In 1995, NSB sold its shares in Narvesen and the company was listed on Oslo Stock Exchange. As a result of this Fritt Ord reduced its ownership in Narvesen to 34% in 1999 and in 2000 Narvesen was merged with Reitangruppen to form ReitanNarvesen. In 2001, Fritt Ord sold its ownership in the company to the Reitan Family. As a result of the capital freed from the sale of Narvesen, Fritt Ord has acquired holdings in Morgenbladet (30,5%) and A-Pressen (10,1%).

==Controversies==
=== David Irving controversy in 2008 ===
The organization was criticized by some for obstructing rather than furthering freedom of speech when it threatened the Norwegian Festival of Literature with withdrawing financial support if the British Holocaust denier David Irving was allowed to speak at the festival. In October 2008 Fritt Ord's director, Erik Rudeng, demanded that its logo be removed from the webpages of the Norwegian Festival of Literature because Irving had been invited to give a lecture on his concept of truth at the festival. Irving's invitation was withdrawn only a few days later.
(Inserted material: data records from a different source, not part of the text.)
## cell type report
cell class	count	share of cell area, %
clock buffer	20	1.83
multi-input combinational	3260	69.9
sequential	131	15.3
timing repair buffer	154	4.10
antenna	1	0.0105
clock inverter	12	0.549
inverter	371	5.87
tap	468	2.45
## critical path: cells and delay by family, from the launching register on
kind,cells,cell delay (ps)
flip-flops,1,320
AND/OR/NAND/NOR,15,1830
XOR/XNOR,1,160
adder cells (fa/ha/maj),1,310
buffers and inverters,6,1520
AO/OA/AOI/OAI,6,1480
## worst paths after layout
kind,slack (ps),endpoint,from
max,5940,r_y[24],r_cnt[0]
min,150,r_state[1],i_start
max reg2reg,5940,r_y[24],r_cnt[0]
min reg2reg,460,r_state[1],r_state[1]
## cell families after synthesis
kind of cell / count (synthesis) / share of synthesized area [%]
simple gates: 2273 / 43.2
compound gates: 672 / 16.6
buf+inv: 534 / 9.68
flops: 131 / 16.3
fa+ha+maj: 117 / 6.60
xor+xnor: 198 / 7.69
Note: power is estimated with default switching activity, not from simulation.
**config.mk**
```make
export PLATFORM = sky130hd
export DESIGN_NAME = ppiah_div
export DESIGN_NICKNAME = d
export VERILOG_FILES = /design/src/rtl/core/ppiah_pkg.sv /design/src/rtl/core/ppiah_div.sv
export SDC_FILE = /design/constraint.sdc
export NUM_CORES = 1
export LEC_CHECK = 0
export ABC_AREA = 1
export BUFFER_PORTS_ARGS = -buffer_cell sky130_fd_sc_hd__buf_2
export CAP_MARGIN = 15
export CORE_AREA = 4 4 145 147
export CTS_BUF_LIST = sky130_fd_sc_hd__clkbuf_4 sky130_fd_sc_hd__clkbuf_8 sky130_fd_sc_hd__clkbuf_16
export CTS_CLUSTER_SIZE = 28
export DETAILED_ROUTE_END_ITERATION = 12
export DIE_AREA = 0 0 149 151
export HOLD_SLACK_MARGIN = 0.02
export PLACE_DENSITY = 0.82
export SYNTH_ARGS = -nofsm -noshare
export SYNTH_HDL_FRONTEND = slang
export SYNTH_SLANG_ARGS = --single-unit
```
**constraint.sdc**
```tcl
create_clock -name i_clk -period 5.3 [get_ports i_clk]
set_clock_uncertainty 0.15 [all_clocks]
set_input_delay 1.06 -clock i_clk [delete_from_list [all_inputs] [get_ports i_clk]]
set_output_delay 1.06 -clock i_clk [all_outputs]
set_load 0.005 [all_outputs]
```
Rudeng on his side defended the decision by stating that Fritt Ord only sponsored the literature festival in 2008 and thus it was high time their logo was removed when the program for 2009 was presented. This prompted some commentators to address the paradox of a self-proclaimed "free speech" organization which involves itself in a campaign to stop a controversial voice like that of David Irving from being heard in Norway.

===Fjordman controversy===
It caused controversy when it became known in 2013 that the organization provided funding to the controversial blogger Fjordman (Peder Jensen), who has been characterised as far-right and Islamophobic, for a book Jensen is writing about Anders Behring Breivik and the 2011 Norway attacks. The Labour youth party leader Eskil Pedersen said that Fritt Ord is an organization that provides a platform for "gay-haters and racists," referring to both the support for Fjordman and previous support for other controversial causes and individuals. Member of Parliament Snorre Valen accused Fritt Ord of "mockery of all those killed and injured" in the 2011 Norway attacks, stating that Fritt Ord provides funding to a writer "so that he can publish a book about the terrorist he inspired," concluding that Fritt Ord supports "extremism." Leader of the support group for Breivik's victims, Trond Henry Blattmann, told Dagbladet that Fritt Ord's financial support for Fjordman was "unacceptable." Fritt Ord's leader Georg Fredrik Rieber-Mohn said the decision to provide grants to Fjordman was very difficult. The decision was supported by Aftenposten journalist Erik Tornes who argued the grant was a cheap price to pay to get "the extremists out of the echochambers" and by Norway's Minister of Culture Hadia Tajik.